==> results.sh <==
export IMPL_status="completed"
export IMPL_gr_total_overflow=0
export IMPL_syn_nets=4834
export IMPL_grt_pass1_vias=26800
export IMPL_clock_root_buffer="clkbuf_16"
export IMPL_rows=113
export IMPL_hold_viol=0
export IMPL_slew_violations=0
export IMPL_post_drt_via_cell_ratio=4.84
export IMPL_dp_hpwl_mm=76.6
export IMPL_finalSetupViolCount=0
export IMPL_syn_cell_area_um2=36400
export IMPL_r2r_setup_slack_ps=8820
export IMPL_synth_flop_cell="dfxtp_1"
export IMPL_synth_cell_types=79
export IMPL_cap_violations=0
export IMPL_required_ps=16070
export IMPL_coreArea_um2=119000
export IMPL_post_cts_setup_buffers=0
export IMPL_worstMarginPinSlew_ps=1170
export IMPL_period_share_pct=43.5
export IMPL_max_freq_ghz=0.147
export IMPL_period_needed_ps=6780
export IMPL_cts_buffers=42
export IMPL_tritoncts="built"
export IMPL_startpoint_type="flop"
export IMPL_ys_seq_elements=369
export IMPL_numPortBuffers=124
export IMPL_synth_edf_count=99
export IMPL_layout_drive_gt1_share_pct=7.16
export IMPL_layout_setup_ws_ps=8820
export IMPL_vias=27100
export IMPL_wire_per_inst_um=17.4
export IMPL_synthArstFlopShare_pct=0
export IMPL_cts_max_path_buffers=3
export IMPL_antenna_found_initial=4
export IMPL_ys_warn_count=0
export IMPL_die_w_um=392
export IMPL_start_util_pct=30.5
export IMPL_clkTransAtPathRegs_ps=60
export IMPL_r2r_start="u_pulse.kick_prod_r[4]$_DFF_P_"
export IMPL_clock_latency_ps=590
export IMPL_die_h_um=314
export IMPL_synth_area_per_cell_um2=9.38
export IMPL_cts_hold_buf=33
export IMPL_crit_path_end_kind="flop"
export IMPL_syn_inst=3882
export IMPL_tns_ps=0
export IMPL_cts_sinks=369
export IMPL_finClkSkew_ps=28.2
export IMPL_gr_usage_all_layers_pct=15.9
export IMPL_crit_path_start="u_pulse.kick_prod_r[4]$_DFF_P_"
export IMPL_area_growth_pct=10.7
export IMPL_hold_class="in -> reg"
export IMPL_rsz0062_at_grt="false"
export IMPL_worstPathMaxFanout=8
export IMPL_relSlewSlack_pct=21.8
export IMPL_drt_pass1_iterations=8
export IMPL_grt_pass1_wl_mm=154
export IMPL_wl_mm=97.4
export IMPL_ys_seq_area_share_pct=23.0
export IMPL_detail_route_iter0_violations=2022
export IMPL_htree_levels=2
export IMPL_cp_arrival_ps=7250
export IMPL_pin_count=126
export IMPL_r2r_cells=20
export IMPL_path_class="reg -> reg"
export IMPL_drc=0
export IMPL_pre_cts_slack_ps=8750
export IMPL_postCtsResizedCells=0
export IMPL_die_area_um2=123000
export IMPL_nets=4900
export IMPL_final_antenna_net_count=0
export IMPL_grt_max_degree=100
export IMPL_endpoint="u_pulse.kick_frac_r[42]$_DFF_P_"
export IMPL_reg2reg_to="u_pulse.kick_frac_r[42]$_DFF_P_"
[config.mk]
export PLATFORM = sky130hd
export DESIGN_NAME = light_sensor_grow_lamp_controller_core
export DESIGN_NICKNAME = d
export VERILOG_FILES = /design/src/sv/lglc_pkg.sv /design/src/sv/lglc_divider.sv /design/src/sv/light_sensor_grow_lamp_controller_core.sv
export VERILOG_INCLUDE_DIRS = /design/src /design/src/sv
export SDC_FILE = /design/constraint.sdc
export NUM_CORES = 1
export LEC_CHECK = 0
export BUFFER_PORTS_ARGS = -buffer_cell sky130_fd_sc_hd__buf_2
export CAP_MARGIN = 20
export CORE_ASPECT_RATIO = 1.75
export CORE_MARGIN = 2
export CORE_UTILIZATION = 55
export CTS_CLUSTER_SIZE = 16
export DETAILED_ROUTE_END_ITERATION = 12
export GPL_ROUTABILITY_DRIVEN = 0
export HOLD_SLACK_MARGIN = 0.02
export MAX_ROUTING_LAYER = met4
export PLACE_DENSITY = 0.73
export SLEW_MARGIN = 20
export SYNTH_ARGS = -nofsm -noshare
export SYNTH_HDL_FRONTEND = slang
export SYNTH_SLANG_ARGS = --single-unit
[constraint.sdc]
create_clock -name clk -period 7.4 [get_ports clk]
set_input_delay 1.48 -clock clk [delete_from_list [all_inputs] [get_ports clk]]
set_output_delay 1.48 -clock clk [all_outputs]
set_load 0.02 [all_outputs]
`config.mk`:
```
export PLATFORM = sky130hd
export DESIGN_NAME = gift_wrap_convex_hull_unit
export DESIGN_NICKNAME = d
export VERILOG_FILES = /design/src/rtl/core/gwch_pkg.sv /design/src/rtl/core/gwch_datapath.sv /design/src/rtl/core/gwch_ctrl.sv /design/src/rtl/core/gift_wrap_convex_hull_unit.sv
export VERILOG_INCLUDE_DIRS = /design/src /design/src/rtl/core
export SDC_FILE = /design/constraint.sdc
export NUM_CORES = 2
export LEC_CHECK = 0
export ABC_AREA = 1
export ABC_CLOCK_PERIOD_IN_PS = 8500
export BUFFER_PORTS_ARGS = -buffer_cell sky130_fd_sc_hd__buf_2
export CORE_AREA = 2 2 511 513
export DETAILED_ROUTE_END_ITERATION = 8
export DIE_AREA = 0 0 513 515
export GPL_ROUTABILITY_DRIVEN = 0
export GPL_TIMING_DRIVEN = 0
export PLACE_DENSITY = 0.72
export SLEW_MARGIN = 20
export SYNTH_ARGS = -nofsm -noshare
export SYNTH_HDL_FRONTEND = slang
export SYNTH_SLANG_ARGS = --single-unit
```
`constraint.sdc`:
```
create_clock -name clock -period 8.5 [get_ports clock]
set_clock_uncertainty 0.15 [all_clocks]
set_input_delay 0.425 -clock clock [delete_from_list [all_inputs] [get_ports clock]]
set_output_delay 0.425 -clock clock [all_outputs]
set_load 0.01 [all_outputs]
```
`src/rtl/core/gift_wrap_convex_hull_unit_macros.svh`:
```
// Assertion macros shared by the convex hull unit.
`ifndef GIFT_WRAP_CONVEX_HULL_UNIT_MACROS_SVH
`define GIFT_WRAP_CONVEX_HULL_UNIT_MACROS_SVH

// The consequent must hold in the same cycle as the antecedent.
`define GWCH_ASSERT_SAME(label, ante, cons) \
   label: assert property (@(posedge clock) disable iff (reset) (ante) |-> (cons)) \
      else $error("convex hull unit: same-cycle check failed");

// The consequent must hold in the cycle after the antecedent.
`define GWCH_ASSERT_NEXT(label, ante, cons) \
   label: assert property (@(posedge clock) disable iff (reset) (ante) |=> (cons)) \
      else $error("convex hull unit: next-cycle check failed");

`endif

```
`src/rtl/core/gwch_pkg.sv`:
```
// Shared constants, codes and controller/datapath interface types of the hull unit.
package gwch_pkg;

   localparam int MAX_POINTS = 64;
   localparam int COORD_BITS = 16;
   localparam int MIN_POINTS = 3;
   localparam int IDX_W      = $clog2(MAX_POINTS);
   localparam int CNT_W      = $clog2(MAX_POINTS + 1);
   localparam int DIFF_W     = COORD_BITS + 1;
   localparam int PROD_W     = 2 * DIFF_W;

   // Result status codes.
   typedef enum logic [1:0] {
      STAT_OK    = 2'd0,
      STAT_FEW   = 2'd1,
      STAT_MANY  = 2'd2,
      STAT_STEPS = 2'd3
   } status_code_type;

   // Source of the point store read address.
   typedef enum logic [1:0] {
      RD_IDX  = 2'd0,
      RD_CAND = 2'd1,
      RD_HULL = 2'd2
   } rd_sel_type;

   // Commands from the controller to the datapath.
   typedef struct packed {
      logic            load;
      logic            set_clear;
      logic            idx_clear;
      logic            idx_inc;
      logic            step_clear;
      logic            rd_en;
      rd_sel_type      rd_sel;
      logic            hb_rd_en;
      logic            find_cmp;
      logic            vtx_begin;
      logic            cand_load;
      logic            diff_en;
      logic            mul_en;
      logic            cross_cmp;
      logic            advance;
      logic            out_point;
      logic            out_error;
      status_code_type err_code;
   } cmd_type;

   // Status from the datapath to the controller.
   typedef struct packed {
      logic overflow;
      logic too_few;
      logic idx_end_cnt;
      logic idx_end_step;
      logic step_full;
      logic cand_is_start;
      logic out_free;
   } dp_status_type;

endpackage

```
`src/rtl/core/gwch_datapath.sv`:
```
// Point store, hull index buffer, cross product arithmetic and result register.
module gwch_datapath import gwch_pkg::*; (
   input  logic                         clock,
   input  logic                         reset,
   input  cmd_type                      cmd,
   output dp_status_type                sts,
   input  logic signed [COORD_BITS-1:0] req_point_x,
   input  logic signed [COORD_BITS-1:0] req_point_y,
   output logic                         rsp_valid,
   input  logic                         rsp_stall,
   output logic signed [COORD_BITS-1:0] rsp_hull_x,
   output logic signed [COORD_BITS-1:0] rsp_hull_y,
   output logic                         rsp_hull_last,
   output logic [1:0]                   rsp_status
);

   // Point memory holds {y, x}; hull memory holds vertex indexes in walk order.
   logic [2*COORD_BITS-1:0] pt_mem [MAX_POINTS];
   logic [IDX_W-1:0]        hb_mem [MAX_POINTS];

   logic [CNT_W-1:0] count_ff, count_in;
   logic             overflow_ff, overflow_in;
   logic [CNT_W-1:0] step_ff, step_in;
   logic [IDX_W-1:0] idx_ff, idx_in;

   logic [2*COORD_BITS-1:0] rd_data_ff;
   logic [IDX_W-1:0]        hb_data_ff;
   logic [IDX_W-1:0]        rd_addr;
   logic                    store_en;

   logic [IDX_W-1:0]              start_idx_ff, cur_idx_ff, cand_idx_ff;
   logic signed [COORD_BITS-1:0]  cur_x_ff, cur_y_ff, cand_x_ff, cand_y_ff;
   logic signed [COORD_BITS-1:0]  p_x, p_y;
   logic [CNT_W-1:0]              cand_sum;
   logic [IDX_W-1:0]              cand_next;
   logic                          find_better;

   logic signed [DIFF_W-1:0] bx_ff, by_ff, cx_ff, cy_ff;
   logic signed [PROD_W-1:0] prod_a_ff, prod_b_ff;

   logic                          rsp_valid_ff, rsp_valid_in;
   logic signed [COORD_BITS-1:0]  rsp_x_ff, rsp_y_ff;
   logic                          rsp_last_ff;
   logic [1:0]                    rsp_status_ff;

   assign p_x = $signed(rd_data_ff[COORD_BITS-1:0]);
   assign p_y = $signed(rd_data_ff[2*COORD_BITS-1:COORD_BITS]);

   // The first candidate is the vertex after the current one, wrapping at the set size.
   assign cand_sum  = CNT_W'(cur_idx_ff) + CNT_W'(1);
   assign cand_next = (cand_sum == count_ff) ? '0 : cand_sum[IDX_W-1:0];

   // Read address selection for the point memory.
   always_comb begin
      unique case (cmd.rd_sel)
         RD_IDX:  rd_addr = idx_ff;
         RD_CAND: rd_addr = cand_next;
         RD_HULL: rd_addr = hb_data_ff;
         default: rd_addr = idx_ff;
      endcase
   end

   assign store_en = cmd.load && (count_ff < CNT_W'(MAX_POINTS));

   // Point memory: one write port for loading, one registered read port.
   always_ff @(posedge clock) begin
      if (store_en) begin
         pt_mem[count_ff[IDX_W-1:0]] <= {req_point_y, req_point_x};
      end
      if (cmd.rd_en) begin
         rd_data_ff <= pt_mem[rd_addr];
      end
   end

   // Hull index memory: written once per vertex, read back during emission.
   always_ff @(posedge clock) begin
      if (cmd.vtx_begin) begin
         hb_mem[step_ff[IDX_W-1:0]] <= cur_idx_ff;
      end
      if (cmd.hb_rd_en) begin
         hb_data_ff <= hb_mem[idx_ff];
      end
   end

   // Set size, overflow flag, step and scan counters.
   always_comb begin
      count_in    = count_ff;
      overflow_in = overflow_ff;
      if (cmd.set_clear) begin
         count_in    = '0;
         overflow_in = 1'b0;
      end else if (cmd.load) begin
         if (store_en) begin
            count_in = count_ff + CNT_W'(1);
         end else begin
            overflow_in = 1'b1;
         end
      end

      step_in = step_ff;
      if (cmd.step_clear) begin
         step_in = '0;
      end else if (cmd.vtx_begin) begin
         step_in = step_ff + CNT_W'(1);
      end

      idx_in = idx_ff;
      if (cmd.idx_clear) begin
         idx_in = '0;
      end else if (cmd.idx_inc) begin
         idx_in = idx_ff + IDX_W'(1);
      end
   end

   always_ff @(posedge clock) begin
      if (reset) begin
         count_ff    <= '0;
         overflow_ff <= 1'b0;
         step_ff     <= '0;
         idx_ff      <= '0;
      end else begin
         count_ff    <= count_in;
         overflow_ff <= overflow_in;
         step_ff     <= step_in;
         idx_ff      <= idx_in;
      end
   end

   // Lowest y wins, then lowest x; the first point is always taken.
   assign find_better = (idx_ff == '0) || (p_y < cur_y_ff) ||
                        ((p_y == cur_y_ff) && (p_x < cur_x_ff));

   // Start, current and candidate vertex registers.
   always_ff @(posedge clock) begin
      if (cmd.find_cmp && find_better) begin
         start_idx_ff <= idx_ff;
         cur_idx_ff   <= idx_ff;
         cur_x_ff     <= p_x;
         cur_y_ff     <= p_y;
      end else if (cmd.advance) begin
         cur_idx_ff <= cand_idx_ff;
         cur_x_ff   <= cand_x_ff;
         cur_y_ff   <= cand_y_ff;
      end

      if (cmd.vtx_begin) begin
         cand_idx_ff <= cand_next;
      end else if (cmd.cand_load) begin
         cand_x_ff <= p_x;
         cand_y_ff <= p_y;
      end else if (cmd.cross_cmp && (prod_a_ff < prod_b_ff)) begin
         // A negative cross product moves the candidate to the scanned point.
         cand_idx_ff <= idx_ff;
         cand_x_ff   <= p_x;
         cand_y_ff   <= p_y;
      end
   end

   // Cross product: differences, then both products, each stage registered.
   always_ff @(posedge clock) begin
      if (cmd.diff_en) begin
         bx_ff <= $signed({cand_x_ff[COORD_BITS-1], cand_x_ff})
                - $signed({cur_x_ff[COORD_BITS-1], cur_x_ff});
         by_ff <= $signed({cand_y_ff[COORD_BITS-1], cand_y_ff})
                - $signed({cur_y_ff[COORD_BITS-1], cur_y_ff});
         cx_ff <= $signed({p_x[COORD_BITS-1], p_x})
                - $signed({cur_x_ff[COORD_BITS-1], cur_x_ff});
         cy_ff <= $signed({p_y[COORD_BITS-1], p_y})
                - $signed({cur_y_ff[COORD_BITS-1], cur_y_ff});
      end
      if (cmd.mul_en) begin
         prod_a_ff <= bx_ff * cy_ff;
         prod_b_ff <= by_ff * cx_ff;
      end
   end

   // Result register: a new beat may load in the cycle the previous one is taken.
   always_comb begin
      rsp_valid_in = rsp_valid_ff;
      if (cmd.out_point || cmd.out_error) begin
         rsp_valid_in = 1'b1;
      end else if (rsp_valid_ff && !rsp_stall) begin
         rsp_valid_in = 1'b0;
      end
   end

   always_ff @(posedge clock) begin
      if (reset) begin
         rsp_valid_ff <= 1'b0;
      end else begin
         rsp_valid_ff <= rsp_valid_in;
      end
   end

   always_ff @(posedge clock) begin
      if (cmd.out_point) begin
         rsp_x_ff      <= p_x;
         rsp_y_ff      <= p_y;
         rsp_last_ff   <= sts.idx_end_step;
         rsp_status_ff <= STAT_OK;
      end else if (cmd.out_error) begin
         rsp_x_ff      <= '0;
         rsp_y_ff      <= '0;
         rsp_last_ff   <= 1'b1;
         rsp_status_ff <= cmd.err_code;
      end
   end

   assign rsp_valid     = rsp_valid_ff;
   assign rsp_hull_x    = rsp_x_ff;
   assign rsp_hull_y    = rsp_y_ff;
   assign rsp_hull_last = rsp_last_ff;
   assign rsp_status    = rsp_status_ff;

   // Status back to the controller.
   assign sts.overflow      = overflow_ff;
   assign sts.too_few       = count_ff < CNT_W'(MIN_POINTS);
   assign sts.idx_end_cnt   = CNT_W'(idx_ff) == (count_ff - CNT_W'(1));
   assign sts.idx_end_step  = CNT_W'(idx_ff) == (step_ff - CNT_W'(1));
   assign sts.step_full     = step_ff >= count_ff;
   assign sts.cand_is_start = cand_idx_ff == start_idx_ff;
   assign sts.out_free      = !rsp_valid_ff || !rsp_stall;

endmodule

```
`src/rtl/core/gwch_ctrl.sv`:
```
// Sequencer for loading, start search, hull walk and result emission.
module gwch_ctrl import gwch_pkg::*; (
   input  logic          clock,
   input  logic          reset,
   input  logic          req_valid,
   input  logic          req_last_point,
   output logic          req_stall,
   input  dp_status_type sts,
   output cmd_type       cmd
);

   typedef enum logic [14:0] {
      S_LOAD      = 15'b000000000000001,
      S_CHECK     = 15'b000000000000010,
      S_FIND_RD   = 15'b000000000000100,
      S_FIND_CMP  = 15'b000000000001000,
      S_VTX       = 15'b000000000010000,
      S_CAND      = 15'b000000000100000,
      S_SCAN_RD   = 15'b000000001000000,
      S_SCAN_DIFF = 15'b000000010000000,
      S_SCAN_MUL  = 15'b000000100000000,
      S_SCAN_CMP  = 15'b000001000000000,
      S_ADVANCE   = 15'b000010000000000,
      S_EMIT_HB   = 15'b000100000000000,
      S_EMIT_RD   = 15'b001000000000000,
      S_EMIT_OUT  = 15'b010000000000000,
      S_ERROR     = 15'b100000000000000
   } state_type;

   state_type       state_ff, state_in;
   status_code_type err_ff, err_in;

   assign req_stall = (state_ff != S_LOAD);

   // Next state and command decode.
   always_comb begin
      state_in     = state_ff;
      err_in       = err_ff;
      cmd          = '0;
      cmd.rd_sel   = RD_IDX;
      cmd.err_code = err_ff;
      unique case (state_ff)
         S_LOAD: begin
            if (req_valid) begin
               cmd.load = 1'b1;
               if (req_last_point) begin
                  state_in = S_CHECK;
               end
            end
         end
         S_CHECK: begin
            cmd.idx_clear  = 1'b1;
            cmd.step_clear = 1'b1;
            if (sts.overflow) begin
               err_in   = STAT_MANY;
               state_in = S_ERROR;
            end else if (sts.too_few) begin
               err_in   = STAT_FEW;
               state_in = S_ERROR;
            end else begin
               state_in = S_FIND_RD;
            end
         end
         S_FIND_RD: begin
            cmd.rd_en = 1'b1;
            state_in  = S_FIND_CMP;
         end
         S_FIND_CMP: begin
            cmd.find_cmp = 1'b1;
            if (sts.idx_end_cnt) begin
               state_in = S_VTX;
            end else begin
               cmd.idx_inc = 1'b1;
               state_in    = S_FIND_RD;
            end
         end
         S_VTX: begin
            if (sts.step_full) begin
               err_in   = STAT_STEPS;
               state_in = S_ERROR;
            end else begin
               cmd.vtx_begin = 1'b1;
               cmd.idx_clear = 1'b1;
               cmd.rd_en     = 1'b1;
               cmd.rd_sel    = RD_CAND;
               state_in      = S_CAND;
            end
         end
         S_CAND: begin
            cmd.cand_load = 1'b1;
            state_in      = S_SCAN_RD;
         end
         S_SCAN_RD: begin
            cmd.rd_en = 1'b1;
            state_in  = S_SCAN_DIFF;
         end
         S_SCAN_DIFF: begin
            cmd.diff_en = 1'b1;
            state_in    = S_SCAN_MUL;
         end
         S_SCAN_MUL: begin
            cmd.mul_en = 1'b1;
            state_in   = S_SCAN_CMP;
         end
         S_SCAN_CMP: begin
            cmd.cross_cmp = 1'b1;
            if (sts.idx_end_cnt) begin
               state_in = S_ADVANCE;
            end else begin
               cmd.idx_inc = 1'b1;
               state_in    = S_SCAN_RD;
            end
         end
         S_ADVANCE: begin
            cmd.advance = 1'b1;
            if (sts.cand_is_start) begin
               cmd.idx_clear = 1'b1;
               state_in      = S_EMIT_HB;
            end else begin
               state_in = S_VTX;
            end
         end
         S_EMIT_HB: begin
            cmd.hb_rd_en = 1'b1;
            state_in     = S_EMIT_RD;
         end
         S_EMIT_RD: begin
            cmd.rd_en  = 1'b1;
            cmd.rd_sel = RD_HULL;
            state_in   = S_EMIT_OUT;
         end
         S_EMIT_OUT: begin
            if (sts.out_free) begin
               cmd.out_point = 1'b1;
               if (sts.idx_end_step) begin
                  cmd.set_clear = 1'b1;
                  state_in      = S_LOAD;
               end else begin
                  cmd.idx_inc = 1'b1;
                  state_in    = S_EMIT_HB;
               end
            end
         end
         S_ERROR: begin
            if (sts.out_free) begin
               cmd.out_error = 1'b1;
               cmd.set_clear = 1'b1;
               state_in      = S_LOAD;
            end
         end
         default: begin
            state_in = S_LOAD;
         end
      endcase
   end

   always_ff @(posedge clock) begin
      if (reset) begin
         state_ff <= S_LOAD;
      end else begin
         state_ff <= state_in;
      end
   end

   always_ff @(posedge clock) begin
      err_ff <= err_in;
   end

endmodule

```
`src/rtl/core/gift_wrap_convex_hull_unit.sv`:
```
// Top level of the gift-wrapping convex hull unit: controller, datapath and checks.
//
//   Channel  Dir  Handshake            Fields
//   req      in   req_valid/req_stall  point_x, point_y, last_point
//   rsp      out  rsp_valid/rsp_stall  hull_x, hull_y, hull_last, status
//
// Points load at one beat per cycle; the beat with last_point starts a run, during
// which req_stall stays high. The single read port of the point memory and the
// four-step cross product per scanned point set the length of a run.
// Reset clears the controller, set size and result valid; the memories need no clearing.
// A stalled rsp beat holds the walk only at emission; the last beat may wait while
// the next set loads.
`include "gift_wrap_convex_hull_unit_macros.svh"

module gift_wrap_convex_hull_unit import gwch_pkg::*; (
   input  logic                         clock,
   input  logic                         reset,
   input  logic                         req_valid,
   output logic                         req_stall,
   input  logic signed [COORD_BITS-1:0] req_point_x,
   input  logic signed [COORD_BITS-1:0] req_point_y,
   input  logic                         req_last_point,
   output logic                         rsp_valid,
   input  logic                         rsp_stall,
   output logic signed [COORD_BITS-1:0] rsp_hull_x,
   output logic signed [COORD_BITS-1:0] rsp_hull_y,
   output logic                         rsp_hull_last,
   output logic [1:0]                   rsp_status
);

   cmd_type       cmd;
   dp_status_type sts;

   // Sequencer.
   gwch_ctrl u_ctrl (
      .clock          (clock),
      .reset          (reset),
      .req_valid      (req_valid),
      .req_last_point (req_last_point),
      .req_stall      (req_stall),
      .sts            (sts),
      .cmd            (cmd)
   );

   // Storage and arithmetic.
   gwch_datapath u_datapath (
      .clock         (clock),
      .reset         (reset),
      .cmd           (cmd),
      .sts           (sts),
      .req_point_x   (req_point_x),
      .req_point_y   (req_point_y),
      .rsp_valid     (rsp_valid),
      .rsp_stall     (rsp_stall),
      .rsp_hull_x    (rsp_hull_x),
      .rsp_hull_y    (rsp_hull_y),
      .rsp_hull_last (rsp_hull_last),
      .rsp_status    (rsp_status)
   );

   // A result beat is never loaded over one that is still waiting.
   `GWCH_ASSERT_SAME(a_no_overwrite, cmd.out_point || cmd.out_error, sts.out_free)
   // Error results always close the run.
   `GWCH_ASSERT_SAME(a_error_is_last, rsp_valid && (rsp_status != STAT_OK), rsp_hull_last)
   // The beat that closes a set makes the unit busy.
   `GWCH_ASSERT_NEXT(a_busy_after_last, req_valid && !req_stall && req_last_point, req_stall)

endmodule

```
◆ ◆ ◆ ◆ ◆
▸ Try it
Transcribe the records above exactly, beginning at the line that contains "export IMPL_cp_arrival_ps=7250" and ending with the line that contains "export IMPL_die_area_um2=123000", both included, and nothing else.

▸ Solution
export IMPL_cp_arrival_ps=7250
export IMPL_pin_count=126
export IMPL_r2r_cells=20
export IMPL_path_class="reg -> reg"
export IMPL_drc=0
export IMPL_pre_cts_slack_ps=8750
export IMPL_postCtsResizedCells=0
export IMPL_die_area_um2=123000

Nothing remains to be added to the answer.